Physical characteristics
- • location: Povegliano Veronese, Italy
- • elevation: 47 m (154 ft) msl
- Mouth: Adriatic Sea
- • location: Porto Levante, near Porto Viro
- • coordinates: 45°03′03″N 12°21′50″E﻿ / ﻿45.0507°N 12.3639°E
- • elevation: 0 m (0 ft)
- Length: 147 km (91 mi)
- Basin size: 2,885 km^{2} (1,114 sq mi)
- • average: 218.40 m^{3}/s (7,713 cu ft/s)

= Tartaro-Canalbianco-Po di Levante =

Tartaro-Canalbianco-Po di Levante (Latin: Tartarus) is a river of north-east Italy. It is the only river whose course runs between the Adige river and the Po river and flows into the Adriatic Sea.

The first part of its course, whose length is 52 km from resurgences to Torretta, flows in the province of Verona and in the province of Mantua and is known by the name of Tartaro.
The second part of its course, whose length is 78 km from Torretta to Volta Grimana, flows in the province of Rovigo and is known by the name of Canalbianco or Canal Bianco (meaning White Canal in both Italian and Venetian).
The third and final part of its course, whose length is 17 km from Volta Grimana to mouth, flows in the province of Rovigo and is known by the name of Po di Levante (meaning Eastern Po).

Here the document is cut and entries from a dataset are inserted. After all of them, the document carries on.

$ cat src/rtl/exe_pipe_stage.sv
// Registered execute stage: operand select, ALU, N/Z/C/V flags, valid/ready handshake.
// Build option EXE_MUL_EN enables an iterative shift-add multiplier for alu_oc=7.
module exe_pipe_stage #(
   parameter int WIDTH = 32,
   parameter int SHW   = $clog2(WIDTH)
) (
   input  logic             clk,
   input  logic             rst,
   input  logic             in_valid,
   output logic             in_ready,
   input  logic [WIDTH-1:0] value1,
   input  logic [WIDTH-1:0] value2,
   input  logic [WIDTH-1:0] immediate,
   input  logic             ir_op,
   input  logic [2:0]       alu_oc,
   input  logic             set_flags,
   output logic             out_valid,
   input  logic             out_ready,
   output logic [WIDTH-1:0] result,
   output logic [3:0]       flags,
   output logic [3:0]       cpsr_flags
);

   localparam logic [SHW-1:0] AMT_ONE = SHW'(1);

   logic [WIDTH-1:0] op2, alu_res, shl_tmp, shr_tmp;
   logic [WIDTH:0]   add_full;
   logic [SHW-1:0]   amt;
   logic             alu_c, alu_v, xfer, is_mul;
   logic             load_en, load_c, load_v, load_sf;
   logic [WIDTH-1:0] result_d, result_q;
   logic [3:0]       flags_d, flags_q, cpsr_q;
   logic             out_valid_q;

   always_comb begin
      op2      = ir_op ? value2 : immediate;
      amt      = op2[SHW-1:0];
      add_full = {1'b0, value1} + {1'b0, op2};
      // Shifted by amt-1 so the last bit shifted out sits at the edge.
      shl_tmp  = value1 << (amt - AMT_ONE);
      shr_tmp  = value1 >> (amt - AMT_ONE);
      alu_res  = '0;
      alu_c    = 1'b0;
      alu_v    = 1'b0;
      case (alu_oc)
         3'd0: begin
            alu_res = add_full[WIDTH-1:0];
            alu_c   = add_full[WIDTH];
            alu_v   = (value1[WIDTH-1] == op2[WIDTH-1]) && (alu_res[WIDTH-1] != value1[WIDTH-1]);
         end
         3'd1: begin
            alu_res = value1 - op2;
            alu_c   = (value1 >= op2);
            alu_v   = (value1[WIDTH-1] != op2[WIDTH-1]) && (alu_res[WIDTH-1] != value1[WIDTH-1]);
         end
         3'd2: alu_res = value1 & op2;
         3'd3: alu_res = value1 | op2;
         3'd4: alu_res = value1 ^ op2;
         3'd5: begin
            alu_res = value1 << amt;
            alu_c   = (amt != '0) && shl_tmp[WIDTH-1];
         end
         3'd6: begin
            alu_res = value1 >> amt;
            alu_c   = (amt != '0) && shr_tmp[0];
         end
         default: alu_res = '0;
      endcase
   end

`ifdef EXE_MUL_EN
   localparam logic [0:0]     IDLE     = 1'b0;
   localparam logic [0:0]     MUL      = 1'b1;
   localparam logic [SHW-1:0] CNT_LAST = {SHW{1'b1}};

   logic [0:0]       state_q;
   logic [SHW-1:0]   cnt_q;
   logic [WIDTH-1:0] acc_q, mcand_q, mplier_q, mul_sum;
   logic             sf_q;

   assign is_mul   = (alu_oc == 3'd7);
   assign in_ready = (state_q == IDLE) && (!out_valid_q || out_ready);
   assign mul_sum  = mplier_q[0] ? (acc_q + mcand_q) : acc_q;

   always_ff @(posedge clk) begin
      if (rst) begin
         state_q  <= IDLE;
         cnt_q    <= '0;
         acc_q    <= '0;
         mcand_q  <= '0;
         mplier_q <= '0;
         sf_q     <= 1'b0;
      end else if (state_q == IDLE) begin
         if (xfer && is_mul) begin
            state_q  <= MUL;
            cnt_q    <= '0;
            acc_q    <= '0;
            mcand_q  <= value1;
            mplier_q <= op2;
            sf_q     <= set_flags;
         end
      end else begin
         acc_q    <= mul_sum;
         mcand_q  <= mcand_q << 1;
         mplier_q <= mplier_q >> 1;
         cnt_q    <= cnt_q + AMT_ONE;
         if (cnt_q == CNT_LAST) state_q <= IDLE;
      end
   end
`else
   assign is_mul   = 1'b0;
   assign in_ready = !out_valid_q || out_ready;
`endif

   assign xfer = in_valid && in_ready;

   always_comb begin
      load_en  = xfer && !is_mul;
      result_d = alu_res;
      load_c   = alu_c;
      load_v   = alu_v;
      load_sf  = set_flags;
`ifdef EXE_MUL_EN
      // Final iteration folds the last partial product straight into the result.
      if (state_q == MUL && cnt_q == CNT_LAST) begin
         load_en  = 1'b1;
         result_d = mul_sum;
         load_c   = 1'b0;
         load_v   = 1'b0;
         load_sf  = sf_q;
      end
`endif
      flags_d = {result_d[WIDTH-1], (result_d == '0), load_c, load_v};
   end

   always_ff @(posedge clk) begin
      if (rst) begin
         out_valid_q <= 1'b0;
         result_q    <= '0;
         flags_q     <= '0;
         cpsr_q      <= '0;
      end else if (load_en) begin
         out_valid_q <= 1'b1;
         result_q    <= result_d;
         flags_q     <= flags_d;
         if (load_sf) cpsr_q <= flags_d;
      end else if (out_ready) begin
         out_valid_q <= 1'b0;
      end
   end

   assign out_valid  = out_valid_q;
   assign result     = result_q;
   assign flags      = flags_q;
   assign cpsr_flags = cpsr_q;

endmodule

The river rises from resurgences in the hills to the southeast of the Lago di Garda and its former lower course roughly followed what is currently the lower course of the Adigetto Canal until the breach at Pinzone in the 10th century.

Since the breach at Pinzone the lower course of the Tartaro has roughly followed what was the former lower course of the Mincio river and, probably, of the ancient Adria river.
After the breach at Ficarolo in 1152 the Po river diverted to the north and the Tartaro river became one of its tributaries.

After the Malopera breach in 1438 the Tartaro overflowed and new embankments were built, roughly following the previous natural course; This part of the river has been known by the name of Canalbianco since the canalization of its stream.

The "Porto Viro cut-off" in 1604 diverted the Po river before the confluence of the Tartaro-Canalbianco; since then the former channel of the Po delta named Po di Levante has been the final part of the river.

Currently it flows by the modern Adria; it communicates, by canals, with the Po river and the Adige river.